_Data to process:_
%%

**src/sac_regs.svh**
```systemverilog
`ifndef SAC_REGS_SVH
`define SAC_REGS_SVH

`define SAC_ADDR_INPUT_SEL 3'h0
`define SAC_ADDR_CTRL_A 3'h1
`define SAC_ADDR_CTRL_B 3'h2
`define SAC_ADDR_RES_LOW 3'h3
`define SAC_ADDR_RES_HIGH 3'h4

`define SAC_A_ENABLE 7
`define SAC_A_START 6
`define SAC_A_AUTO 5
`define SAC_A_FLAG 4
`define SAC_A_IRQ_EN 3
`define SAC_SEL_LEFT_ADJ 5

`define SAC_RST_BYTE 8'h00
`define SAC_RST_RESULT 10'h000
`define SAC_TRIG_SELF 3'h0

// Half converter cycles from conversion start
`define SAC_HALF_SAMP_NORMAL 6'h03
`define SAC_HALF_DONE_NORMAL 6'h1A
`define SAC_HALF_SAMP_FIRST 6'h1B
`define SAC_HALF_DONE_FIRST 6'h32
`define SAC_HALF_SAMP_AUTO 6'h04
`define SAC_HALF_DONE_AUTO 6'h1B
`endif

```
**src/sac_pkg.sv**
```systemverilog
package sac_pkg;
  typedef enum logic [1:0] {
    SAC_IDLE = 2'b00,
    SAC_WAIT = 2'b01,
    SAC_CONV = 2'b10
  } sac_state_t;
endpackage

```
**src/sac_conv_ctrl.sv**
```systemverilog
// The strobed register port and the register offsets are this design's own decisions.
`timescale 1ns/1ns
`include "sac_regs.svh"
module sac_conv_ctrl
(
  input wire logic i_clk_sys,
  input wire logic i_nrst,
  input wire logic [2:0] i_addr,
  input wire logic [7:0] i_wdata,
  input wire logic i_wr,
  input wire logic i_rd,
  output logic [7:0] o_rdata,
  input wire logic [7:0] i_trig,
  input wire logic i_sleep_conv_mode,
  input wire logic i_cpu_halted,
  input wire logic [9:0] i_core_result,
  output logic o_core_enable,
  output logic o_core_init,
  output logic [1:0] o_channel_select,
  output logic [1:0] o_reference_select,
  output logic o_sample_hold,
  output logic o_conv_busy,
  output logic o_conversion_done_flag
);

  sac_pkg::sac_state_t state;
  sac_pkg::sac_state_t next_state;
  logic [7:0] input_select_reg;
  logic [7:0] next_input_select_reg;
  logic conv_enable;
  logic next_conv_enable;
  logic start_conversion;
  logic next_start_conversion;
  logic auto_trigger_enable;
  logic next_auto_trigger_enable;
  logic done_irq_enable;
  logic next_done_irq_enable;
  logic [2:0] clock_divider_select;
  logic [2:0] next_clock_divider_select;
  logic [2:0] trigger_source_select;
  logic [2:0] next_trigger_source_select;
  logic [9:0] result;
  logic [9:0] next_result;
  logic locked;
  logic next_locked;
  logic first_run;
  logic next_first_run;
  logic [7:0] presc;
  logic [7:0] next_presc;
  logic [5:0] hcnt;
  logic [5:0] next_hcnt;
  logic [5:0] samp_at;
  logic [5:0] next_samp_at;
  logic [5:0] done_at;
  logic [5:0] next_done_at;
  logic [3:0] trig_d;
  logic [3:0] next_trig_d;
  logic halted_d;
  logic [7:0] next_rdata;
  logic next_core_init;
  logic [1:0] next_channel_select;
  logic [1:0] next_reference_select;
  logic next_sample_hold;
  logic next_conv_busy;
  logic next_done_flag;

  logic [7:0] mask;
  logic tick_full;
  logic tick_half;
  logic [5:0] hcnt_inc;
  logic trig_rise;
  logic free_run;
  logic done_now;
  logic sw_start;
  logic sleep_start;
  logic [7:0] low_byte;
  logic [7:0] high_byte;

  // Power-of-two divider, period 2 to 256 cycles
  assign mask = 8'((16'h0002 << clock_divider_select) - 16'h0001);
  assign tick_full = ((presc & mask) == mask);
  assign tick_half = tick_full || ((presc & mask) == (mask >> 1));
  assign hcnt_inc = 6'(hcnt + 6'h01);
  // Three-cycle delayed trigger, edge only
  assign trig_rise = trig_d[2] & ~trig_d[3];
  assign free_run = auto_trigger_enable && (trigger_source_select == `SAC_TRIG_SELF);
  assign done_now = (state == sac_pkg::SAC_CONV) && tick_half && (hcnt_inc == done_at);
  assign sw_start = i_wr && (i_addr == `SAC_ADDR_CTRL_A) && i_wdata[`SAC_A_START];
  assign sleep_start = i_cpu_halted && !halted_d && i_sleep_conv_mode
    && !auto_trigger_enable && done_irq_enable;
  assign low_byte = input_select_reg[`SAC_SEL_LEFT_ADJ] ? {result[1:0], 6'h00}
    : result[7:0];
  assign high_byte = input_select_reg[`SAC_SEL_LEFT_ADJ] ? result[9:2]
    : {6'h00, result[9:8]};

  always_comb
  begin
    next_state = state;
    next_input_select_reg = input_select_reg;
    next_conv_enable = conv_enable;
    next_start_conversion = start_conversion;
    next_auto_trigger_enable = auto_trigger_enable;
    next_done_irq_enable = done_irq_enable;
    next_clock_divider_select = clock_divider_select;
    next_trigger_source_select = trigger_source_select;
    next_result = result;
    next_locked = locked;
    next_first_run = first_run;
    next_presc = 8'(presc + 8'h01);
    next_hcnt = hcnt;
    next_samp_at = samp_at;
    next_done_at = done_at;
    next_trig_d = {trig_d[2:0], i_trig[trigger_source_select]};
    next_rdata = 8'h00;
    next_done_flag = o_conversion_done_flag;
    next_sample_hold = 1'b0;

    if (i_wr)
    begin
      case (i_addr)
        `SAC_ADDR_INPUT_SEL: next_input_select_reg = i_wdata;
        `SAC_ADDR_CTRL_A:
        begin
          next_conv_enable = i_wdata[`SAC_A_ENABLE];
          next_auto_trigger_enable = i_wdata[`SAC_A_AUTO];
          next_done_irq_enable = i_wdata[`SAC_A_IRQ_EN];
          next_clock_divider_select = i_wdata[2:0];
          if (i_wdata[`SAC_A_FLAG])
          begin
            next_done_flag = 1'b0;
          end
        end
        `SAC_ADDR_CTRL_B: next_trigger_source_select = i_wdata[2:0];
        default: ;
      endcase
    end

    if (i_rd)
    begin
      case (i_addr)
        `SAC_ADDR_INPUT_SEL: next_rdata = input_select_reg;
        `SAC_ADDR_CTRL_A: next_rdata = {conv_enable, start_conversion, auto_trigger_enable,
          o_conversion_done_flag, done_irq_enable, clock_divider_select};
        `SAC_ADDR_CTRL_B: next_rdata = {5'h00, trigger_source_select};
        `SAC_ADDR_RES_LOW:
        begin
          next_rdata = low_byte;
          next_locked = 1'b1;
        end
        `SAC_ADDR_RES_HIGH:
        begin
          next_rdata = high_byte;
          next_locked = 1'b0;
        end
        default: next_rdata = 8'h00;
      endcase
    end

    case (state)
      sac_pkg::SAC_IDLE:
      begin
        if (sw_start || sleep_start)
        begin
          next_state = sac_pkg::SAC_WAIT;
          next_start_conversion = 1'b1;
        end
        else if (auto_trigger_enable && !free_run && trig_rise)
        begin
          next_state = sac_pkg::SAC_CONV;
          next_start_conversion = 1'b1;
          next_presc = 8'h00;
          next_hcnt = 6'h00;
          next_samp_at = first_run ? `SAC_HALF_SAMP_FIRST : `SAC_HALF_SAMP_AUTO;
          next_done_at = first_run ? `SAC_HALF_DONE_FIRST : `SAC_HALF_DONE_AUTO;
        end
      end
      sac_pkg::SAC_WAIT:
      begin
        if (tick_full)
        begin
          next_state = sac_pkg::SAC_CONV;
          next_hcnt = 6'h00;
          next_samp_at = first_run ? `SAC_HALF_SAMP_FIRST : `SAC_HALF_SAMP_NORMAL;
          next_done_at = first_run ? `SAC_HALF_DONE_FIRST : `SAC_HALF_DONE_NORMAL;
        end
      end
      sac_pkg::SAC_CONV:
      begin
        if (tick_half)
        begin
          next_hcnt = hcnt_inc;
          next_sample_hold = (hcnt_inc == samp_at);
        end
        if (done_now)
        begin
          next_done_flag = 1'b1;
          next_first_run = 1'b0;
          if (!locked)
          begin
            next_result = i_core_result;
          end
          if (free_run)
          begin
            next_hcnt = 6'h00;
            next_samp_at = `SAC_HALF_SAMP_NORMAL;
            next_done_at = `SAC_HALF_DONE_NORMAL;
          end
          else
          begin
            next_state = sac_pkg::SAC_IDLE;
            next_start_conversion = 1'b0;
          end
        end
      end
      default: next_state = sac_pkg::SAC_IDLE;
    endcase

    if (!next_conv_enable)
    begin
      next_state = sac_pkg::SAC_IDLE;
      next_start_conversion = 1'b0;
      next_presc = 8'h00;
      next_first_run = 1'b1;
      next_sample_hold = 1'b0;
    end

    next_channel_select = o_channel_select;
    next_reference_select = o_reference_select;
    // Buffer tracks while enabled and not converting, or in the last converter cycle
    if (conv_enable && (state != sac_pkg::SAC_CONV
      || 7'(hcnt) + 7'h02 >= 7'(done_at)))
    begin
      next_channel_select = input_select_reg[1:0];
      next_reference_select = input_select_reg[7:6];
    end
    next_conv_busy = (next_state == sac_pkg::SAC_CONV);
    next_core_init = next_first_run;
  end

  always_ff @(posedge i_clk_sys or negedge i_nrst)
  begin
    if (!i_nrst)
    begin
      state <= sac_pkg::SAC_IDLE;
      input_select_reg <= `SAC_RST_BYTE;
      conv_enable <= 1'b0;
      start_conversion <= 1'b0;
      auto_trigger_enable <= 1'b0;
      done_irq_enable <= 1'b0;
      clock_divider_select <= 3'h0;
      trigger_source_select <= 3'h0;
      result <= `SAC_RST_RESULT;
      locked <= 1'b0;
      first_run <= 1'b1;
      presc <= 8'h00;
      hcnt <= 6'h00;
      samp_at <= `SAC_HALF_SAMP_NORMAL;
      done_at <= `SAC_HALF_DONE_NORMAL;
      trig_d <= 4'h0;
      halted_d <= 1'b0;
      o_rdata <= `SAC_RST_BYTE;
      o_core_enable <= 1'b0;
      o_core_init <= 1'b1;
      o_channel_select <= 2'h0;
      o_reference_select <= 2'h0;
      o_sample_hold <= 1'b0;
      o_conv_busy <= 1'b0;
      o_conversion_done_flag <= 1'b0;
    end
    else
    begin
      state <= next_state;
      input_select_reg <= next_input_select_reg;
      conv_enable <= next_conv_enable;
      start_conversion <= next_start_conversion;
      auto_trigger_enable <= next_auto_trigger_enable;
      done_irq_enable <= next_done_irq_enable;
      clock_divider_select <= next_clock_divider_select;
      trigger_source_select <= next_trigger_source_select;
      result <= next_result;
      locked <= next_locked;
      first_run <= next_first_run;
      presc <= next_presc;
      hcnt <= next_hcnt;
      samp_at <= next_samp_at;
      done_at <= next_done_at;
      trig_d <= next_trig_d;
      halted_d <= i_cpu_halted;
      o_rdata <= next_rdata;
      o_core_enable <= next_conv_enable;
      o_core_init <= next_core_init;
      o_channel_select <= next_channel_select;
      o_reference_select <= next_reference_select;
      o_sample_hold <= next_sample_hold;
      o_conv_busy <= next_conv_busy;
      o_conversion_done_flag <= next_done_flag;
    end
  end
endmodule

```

%%
%%

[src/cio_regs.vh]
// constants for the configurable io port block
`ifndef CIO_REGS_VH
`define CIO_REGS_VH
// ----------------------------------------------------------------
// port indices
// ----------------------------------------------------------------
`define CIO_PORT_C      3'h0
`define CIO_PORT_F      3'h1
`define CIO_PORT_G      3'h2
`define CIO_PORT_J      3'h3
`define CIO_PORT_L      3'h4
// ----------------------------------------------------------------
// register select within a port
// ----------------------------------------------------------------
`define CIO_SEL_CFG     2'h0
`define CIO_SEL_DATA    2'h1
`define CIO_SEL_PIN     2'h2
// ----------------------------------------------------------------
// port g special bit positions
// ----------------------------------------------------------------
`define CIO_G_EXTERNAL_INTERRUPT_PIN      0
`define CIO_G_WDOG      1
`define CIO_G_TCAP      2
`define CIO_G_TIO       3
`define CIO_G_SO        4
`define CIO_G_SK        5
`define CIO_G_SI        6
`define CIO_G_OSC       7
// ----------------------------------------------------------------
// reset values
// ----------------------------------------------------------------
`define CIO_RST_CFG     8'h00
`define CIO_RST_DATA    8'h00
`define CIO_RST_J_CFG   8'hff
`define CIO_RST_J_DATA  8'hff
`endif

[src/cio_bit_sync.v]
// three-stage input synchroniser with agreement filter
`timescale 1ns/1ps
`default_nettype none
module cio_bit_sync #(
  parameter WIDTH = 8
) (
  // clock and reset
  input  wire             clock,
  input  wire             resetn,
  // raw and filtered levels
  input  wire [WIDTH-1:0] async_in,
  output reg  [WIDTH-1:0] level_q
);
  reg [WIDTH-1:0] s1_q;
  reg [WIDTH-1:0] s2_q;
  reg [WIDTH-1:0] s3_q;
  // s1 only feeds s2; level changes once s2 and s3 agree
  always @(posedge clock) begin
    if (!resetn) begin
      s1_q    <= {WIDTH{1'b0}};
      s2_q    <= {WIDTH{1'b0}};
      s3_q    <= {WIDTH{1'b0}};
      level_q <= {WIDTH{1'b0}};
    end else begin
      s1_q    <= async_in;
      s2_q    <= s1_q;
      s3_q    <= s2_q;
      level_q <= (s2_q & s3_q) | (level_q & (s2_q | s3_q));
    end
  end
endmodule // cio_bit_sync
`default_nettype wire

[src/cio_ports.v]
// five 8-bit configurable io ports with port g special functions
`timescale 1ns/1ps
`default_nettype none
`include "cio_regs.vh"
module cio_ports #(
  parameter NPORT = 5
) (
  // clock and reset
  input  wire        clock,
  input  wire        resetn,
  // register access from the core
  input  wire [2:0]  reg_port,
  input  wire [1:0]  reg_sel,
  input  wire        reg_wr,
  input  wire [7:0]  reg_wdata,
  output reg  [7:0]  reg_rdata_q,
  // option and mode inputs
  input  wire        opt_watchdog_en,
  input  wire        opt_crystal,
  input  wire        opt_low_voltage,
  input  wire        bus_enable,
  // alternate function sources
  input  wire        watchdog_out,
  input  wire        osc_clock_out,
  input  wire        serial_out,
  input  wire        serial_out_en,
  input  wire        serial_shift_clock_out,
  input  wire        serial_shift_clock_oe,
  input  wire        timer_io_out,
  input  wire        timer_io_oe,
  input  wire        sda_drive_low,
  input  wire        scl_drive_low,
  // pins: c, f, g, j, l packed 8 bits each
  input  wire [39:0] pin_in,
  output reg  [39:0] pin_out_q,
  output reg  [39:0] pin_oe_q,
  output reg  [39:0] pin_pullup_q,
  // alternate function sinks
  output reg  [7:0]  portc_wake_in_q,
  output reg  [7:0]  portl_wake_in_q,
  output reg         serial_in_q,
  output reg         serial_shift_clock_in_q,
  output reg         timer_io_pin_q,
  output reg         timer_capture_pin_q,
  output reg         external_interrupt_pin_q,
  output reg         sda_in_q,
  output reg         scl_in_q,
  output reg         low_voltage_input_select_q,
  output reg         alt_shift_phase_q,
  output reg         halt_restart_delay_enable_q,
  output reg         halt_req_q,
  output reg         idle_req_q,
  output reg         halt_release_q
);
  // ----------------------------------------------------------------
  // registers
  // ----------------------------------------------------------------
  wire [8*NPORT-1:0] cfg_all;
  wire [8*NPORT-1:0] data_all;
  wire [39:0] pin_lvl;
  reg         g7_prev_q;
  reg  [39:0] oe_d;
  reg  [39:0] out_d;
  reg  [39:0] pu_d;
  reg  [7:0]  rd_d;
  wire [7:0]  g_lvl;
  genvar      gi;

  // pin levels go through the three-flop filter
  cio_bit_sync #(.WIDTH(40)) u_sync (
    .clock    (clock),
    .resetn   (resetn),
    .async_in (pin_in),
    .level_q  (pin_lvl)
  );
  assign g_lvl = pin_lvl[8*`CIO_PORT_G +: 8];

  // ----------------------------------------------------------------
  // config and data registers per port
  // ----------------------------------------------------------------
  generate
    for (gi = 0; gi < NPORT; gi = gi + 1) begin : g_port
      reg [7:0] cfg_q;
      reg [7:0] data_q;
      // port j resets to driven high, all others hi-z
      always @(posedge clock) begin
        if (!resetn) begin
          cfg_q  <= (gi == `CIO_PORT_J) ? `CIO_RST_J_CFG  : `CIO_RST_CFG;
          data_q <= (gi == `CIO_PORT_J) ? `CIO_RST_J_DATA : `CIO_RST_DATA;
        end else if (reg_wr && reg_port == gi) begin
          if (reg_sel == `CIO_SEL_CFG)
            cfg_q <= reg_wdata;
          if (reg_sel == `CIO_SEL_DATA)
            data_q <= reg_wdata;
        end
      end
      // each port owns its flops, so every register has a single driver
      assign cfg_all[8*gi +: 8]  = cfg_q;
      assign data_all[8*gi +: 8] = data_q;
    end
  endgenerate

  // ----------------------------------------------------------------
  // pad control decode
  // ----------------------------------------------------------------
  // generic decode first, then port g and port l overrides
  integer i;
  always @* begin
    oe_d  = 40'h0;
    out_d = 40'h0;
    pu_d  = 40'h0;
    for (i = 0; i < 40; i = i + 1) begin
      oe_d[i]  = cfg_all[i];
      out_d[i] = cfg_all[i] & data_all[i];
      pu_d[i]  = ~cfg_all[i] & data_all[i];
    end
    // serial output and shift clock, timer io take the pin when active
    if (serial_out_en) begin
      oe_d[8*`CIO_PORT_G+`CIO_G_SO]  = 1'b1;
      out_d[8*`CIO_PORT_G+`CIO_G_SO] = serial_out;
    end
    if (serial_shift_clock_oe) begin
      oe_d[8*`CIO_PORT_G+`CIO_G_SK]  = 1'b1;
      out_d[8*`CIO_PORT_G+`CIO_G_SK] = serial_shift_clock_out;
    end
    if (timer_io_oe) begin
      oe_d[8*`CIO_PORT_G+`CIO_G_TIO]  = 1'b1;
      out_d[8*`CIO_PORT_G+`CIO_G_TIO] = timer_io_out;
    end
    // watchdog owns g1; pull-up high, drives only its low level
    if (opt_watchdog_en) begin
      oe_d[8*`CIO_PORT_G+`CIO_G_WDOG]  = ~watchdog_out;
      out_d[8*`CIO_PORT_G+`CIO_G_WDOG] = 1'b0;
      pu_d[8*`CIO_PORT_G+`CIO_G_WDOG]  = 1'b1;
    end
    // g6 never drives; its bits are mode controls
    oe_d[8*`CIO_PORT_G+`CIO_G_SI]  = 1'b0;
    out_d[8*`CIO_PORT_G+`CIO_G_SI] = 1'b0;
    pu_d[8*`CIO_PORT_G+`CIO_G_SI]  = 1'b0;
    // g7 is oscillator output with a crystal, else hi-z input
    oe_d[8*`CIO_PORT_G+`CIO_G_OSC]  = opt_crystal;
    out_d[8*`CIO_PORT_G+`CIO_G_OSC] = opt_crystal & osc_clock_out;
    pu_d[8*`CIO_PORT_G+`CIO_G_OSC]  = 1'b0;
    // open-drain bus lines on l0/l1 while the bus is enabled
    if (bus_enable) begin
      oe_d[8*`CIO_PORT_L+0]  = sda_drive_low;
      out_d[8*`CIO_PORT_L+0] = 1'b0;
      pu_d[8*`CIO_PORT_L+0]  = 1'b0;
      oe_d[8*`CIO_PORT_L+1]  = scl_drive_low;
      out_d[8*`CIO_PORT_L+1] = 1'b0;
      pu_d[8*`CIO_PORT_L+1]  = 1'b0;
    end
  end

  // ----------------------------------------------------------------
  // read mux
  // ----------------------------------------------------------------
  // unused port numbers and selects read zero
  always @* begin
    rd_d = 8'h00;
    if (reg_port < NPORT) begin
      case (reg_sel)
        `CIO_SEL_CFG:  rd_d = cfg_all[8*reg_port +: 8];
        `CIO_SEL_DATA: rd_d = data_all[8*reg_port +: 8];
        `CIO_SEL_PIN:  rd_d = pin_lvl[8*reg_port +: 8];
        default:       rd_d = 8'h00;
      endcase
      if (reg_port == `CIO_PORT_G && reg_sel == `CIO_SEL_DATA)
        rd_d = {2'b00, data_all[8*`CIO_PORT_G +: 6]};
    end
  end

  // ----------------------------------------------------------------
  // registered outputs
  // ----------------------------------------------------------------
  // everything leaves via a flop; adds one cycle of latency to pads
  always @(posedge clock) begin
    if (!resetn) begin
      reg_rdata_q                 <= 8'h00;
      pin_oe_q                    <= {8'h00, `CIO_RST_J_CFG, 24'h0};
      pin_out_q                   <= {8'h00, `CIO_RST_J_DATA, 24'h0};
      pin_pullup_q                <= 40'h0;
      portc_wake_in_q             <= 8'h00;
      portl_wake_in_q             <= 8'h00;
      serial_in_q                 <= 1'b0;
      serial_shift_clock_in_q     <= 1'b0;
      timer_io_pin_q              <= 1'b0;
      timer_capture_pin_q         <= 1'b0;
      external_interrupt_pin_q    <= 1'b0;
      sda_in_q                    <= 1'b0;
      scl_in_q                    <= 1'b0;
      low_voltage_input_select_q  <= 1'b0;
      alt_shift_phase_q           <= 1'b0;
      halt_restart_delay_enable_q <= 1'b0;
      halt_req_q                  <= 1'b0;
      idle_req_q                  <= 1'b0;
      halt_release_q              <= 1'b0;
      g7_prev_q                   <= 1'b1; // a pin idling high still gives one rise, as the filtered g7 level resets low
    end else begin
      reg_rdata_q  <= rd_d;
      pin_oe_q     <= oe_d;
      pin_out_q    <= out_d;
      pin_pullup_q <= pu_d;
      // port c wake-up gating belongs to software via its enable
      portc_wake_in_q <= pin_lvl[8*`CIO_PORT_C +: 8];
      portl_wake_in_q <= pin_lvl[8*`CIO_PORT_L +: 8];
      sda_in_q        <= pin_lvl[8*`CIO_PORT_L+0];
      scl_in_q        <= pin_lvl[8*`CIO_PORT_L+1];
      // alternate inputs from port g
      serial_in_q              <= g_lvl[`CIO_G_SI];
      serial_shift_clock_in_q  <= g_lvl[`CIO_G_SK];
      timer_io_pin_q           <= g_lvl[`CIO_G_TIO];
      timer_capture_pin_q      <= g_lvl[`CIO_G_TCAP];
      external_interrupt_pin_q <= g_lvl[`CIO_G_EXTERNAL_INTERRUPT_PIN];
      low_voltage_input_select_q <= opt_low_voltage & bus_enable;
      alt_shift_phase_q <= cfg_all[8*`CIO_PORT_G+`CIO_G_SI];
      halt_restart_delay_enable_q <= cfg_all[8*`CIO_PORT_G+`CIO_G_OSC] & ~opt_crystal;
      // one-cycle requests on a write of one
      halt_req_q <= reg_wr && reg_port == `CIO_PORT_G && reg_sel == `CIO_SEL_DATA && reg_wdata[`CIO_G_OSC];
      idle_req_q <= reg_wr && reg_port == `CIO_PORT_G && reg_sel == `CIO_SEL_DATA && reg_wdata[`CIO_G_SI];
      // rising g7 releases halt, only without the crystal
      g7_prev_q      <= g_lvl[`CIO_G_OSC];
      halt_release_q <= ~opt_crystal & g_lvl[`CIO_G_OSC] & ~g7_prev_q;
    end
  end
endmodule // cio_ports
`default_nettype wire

%%

_What the task asks:_
In how many lines of the records does the word "from" appear? Answer with the number only.

_Completed task:_
3